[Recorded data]
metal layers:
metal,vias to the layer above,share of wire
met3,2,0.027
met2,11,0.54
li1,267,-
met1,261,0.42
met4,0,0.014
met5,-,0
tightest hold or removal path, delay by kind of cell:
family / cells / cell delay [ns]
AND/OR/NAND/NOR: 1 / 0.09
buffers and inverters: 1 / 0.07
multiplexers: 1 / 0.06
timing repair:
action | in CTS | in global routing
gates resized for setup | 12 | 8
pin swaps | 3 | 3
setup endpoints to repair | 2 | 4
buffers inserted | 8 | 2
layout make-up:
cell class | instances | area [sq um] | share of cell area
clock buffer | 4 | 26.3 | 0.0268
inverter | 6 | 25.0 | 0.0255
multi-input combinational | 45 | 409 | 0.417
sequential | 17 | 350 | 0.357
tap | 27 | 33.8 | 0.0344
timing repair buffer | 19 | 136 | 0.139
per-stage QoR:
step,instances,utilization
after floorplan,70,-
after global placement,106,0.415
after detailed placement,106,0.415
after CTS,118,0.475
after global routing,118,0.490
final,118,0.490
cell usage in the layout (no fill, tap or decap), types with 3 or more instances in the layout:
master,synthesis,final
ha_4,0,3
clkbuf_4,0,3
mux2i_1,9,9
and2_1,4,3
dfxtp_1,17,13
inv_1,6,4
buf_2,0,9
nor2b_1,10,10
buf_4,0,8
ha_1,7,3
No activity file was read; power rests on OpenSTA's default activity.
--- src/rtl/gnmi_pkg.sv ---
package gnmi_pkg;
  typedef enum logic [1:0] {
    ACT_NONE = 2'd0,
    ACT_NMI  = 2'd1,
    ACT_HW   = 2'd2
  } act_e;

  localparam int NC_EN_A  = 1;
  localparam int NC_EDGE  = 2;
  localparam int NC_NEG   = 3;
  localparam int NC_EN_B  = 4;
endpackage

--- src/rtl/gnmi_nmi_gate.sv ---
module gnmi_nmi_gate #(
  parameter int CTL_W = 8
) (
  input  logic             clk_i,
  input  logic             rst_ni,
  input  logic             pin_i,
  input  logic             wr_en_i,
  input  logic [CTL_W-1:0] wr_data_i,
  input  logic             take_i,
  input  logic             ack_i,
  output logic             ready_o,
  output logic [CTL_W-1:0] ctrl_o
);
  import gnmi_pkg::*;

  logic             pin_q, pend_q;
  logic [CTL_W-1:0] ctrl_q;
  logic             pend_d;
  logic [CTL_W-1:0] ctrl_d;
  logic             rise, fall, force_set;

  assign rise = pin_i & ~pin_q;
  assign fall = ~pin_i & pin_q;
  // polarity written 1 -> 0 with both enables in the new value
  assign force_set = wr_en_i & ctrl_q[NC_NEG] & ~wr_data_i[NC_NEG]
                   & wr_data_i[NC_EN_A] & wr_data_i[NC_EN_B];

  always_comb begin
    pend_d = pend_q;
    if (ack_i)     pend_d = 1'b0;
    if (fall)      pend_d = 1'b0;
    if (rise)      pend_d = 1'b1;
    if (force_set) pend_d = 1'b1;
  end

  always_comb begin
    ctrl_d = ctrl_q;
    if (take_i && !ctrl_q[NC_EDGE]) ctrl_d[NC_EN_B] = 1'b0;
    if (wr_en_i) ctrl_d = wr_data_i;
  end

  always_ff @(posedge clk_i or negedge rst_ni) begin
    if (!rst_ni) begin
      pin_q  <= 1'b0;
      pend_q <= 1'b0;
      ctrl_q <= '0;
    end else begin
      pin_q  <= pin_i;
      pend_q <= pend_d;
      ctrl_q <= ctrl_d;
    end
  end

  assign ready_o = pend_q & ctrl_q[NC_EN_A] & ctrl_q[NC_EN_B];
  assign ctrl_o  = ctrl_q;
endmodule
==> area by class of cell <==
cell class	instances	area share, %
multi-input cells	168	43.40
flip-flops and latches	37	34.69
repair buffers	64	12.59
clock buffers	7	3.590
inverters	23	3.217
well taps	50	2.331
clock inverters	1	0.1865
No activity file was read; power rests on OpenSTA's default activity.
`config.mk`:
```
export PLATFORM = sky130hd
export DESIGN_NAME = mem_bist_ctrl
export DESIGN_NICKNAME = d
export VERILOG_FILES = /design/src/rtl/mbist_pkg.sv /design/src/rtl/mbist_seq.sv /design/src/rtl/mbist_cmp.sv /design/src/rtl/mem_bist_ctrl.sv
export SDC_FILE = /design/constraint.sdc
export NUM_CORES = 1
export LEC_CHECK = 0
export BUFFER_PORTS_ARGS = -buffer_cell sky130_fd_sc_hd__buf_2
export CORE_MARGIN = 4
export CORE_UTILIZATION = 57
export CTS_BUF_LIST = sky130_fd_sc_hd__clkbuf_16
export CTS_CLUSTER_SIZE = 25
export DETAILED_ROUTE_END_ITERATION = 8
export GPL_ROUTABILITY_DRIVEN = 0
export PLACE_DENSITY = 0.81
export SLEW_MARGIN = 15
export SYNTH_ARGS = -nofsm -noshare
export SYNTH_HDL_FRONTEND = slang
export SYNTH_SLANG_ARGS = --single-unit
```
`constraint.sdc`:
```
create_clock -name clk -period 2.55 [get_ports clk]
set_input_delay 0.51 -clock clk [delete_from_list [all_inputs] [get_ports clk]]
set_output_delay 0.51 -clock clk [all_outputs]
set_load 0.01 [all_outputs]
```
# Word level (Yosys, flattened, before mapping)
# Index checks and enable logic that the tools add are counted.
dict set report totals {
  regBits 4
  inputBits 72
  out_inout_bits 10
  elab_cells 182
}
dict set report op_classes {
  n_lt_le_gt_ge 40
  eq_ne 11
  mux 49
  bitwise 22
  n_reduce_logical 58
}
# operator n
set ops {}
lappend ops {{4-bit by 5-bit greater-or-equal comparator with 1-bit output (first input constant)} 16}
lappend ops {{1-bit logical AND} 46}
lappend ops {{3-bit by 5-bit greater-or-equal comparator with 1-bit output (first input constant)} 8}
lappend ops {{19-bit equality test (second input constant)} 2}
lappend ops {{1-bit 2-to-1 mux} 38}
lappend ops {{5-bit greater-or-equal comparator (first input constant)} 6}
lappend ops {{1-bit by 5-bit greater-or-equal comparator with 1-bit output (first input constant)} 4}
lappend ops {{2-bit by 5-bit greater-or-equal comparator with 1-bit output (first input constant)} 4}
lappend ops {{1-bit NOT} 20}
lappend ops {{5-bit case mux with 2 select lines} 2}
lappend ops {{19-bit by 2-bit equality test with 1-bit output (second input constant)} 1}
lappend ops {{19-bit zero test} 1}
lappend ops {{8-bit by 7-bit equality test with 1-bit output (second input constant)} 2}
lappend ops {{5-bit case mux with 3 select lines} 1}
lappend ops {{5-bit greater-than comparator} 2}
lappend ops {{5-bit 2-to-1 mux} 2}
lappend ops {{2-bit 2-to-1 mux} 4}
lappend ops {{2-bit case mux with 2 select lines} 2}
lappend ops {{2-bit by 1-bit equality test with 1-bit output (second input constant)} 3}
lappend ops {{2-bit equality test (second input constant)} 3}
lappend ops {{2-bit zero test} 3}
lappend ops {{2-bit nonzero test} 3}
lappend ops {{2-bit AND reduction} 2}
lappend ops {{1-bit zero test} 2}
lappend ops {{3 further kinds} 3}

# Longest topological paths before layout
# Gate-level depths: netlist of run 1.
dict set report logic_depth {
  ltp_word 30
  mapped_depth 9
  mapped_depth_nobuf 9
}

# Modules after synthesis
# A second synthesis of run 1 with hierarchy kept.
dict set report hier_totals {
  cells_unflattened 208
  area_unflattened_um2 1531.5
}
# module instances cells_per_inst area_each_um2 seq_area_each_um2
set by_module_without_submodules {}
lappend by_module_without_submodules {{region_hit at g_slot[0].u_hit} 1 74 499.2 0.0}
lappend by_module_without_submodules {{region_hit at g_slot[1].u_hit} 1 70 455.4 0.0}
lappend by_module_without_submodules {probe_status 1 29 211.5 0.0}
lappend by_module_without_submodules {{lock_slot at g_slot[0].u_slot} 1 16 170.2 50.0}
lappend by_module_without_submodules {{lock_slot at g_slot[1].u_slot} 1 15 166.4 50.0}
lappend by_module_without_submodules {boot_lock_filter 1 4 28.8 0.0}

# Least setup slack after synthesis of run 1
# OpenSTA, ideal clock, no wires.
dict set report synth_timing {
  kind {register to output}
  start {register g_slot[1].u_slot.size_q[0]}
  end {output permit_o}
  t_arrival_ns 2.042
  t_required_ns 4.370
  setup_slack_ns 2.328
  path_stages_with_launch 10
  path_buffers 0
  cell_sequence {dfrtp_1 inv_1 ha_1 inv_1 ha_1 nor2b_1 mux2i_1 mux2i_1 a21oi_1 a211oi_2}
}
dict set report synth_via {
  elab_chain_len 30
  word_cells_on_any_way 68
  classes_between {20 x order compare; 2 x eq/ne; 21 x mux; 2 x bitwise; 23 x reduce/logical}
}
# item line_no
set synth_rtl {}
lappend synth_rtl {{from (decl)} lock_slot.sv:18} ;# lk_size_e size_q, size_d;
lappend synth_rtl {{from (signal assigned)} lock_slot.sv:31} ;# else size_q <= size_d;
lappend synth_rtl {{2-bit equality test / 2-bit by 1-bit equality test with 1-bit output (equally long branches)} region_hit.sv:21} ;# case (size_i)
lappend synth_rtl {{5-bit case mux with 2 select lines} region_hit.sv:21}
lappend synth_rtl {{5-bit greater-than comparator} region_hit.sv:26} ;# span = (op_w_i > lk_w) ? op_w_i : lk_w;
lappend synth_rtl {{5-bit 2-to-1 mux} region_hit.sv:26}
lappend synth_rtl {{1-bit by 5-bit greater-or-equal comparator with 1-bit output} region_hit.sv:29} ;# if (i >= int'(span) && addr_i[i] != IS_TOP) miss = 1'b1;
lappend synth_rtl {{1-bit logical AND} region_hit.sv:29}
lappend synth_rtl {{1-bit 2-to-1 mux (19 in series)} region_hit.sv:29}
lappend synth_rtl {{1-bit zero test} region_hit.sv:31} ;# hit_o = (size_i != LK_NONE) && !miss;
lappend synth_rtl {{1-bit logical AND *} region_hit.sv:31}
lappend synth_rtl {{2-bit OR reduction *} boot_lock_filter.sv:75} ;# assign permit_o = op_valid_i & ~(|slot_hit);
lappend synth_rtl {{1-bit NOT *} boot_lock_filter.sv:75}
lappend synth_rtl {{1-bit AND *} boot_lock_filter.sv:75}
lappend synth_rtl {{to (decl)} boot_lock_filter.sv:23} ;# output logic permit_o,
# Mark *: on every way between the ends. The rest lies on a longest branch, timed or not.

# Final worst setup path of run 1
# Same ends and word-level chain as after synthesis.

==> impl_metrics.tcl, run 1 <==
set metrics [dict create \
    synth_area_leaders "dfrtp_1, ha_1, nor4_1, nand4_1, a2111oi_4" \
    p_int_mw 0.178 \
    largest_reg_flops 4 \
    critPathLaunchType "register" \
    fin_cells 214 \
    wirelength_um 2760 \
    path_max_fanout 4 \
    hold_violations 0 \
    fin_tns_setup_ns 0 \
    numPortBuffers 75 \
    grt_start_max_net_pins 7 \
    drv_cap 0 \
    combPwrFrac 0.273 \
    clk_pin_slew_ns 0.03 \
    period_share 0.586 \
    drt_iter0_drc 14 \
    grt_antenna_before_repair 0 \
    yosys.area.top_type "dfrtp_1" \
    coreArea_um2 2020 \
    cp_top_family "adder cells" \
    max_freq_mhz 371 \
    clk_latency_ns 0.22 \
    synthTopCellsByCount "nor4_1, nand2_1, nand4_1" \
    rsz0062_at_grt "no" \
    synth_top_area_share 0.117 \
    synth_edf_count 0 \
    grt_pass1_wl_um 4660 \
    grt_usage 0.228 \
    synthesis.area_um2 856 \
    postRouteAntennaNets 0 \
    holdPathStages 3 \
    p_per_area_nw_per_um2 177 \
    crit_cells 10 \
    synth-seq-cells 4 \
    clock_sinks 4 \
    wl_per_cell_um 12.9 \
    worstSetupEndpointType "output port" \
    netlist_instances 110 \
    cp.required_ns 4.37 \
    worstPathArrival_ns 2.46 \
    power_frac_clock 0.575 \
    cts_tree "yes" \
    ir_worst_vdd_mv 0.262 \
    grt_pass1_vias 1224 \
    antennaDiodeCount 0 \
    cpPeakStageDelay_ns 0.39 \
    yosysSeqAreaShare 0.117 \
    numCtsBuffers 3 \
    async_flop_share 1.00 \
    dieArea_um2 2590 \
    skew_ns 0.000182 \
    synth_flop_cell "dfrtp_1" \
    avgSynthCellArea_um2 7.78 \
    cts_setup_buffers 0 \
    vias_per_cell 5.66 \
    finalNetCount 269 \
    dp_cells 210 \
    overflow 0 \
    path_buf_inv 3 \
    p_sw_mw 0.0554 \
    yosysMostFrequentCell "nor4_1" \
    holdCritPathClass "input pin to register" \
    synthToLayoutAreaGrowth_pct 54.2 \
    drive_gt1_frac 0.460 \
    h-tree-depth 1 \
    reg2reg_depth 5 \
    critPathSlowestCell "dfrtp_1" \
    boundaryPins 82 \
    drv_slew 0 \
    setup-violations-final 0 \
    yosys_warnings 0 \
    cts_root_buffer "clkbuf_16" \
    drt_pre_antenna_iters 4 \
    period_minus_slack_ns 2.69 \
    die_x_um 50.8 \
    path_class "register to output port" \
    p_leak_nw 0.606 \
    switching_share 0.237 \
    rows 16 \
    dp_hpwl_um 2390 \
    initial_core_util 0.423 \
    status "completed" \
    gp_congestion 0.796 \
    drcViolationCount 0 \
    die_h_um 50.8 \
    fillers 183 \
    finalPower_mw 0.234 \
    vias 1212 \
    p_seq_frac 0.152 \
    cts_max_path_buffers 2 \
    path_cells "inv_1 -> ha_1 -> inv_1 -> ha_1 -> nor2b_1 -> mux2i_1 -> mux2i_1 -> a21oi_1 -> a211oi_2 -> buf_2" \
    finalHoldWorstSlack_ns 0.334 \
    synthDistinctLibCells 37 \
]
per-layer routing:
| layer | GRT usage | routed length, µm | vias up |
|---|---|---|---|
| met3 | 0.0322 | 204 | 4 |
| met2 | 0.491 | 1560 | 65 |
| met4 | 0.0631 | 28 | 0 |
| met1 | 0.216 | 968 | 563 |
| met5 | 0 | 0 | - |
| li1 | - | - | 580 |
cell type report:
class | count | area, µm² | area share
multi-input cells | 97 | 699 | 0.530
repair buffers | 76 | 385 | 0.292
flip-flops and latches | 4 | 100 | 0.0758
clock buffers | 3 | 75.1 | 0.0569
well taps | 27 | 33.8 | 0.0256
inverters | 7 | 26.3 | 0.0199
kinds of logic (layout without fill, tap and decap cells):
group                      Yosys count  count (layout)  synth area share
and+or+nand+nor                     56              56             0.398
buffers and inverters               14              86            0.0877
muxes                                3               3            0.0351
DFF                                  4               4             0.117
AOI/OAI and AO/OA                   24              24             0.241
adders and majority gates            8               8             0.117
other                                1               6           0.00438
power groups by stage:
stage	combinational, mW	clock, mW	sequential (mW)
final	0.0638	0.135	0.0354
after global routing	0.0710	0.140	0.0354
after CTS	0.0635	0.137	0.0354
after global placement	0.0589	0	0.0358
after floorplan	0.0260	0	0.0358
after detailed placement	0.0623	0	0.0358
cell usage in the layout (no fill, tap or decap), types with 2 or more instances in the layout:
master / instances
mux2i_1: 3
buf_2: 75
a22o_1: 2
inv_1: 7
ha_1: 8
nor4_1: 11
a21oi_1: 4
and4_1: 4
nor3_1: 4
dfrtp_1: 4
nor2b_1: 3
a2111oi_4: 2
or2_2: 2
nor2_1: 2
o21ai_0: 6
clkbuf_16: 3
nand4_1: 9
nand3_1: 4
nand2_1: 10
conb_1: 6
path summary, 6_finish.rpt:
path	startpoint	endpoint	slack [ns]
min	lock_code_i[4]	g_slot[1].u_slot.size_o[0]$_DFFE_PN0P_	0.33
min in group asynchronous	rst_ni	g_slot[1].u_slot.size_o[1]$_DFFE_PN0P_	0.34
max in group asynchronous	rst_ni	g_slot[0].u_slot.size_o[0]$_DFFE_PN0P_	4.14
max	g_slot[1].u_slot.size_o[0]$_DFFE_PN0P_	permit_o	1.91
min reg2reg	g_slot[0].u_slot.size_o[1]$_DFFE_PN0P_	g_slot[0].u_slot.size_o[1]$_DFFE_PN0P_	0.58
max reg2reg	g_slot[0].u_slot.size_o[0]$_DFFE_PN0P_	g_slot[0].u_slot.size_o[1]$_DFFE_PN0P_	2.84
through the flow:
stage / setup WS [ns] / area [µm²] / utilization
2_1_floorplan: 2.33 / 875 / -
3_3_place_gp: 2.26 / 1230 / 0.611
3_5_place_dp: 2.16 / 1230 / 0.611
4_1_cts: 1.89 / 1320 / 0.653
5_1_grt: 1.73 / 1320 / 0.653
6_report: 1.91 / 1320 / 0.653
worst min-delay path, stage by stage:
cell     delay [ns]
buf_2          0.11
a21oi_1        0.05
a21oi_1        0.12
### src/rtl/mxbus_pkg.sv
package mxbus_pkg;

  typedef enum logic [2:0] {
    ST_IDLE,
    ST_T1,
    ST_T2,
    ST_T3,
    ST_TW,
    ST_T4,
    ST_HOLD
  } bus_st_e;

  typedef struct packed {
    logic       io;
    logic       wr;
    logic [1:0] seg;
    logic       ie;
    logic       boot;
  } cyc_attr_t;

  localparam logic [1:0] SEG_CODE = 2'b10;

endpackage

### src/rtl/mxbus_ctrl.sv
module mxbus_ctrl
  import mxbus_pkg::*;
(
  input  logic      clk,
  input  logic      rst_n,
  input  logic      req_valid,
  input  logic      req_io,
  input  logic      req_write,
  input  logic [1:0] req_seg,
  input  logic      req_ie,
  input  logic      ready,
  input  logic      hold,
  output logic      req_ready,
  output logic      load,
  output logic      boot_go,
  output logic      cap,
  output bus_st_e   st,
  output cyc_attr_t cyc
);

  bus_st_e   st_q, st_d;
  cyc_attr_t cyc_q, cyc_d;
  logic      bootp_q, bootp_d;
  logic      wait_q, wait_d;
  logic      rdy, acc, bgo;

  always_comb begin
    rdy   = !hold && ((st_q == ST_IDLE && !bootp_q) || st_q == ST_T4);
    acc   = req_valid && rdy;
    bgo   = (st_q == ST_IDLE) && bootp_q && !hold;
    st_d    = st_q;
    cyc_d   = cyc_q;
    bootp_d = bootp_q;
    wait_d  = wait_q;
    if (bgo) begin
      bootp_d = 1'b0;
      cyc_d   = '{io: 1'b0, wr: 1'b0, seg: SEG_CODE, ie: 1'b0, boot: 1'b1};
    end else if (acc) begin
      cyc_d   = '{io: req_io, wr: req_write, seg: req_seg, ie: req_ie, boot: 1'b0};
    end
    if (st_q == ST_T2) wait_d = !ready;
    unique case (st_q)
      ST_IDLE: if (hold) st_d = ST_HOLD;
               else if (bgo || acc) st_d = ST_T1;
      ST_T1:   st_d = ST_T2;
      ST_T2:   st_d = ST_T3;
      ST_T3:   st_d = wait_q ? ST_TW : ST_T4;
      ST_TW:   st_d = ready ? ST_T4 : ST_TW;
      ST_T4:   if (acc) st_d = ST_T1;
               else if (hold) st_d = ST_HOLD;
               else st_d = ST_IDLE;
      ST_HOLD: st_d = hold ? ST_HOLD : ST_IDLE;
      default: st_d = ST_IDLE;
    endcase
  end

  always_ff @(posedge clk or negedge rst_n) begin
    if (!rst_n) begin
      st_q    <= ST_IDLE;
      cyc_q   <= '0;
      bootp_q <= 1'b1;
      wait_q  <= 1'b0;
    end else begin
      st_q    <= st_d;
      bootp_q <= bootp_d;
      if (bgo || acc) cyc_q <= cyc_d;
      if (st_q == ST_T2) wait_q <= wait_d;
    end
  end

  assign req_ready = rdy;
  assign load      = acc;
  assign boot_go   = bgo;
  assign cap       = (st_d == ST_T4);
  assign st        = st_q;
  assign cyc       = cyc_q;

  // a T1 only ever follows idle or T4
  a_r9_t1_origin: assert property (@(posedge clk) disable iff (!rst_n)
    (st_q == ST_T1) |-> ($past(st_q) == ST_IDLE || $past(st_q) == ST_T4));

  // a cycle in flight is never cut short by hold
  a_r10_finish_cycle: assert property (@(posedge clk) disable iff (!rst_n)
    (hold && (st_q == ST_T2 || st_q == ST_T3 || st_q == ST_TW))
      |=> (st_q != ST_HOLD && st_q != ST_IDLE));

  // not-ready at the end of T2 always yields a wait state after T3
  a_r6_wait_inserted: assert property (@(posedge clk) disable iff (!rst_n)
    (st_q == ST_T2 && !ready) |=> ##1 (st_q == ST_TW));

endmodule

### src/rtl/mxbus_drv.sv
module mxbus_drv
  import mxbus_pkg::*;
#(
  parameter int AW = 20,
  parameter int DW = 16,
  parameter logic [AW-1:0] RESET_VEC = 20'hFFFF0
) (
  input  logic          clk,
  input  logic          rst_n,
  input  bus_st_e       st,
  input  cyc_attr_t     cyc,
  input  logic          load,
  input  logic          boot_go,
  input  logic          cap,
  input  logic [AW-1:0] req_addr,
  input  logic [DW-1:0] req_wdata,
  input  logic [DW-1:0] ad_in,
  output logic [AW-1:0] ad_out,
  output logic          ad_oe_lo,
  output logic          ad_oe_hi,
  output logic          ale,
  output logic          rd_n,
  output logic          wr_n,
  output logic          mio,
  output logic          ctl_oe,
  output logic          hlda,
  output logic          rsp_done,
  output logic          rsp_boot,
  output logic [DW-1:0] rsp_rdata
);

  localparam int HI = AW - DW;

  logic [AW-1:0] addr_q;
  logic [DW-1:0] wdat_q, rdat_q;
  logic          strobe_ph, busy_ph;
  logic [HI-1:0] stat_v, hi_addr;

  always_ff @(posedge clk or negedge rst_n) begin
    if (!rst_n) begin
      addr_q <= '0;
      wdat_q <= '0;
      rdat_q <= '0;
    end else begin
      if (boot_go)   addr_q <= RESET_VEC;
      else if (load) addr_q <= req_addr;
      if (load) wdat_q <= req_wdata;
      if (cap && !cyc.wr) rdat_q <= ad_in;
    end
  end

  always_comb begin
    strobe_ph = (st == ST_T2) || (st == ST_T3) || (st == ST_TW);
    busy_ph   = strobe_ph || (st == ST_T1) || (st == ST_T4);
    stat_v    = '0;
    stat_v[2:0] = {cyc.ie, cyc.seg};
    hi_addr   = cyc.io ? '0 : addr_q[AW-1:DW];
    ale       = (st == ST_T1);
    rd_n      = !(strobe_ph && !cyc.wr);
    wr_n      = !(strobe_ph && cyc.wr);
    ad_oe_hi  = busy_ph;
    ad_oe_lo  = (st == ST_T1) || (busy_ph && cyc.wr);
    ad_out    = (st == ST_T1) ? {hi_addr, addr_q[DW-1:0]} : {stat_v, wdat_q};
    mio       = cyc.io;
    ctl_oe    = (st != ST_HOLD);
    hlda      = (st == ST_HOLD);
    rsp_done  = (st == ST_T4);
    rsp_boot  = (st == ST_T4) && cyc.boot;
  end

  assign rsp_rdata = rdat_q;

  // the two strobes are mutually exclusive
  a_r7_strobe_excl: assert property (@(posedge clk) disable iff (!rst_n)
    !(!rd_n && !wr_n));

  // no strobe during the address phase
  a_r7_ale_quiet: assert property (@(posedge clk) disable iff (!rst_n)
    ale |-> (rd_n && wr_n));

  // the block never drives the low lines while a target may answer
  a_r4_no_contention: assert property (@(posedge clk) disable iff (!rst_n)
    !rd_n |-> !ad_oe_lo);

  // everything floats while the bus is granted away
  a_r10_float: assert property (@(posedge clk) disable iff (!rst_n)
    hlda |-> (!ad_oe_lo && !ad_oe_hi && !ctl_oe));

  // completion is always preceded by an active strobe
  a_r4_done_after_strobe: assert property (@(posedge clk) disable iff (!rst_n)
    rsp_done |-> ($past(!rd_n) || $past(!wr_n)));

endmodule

• _WORK TASK_
Only the lines containing "sequential" are needed; copy each of them from the data.

• _SOLVED PROBLEM_
sequential | 17 | 350 | 0.357
stage	combinational, mW	clock, mW	sequential (mW)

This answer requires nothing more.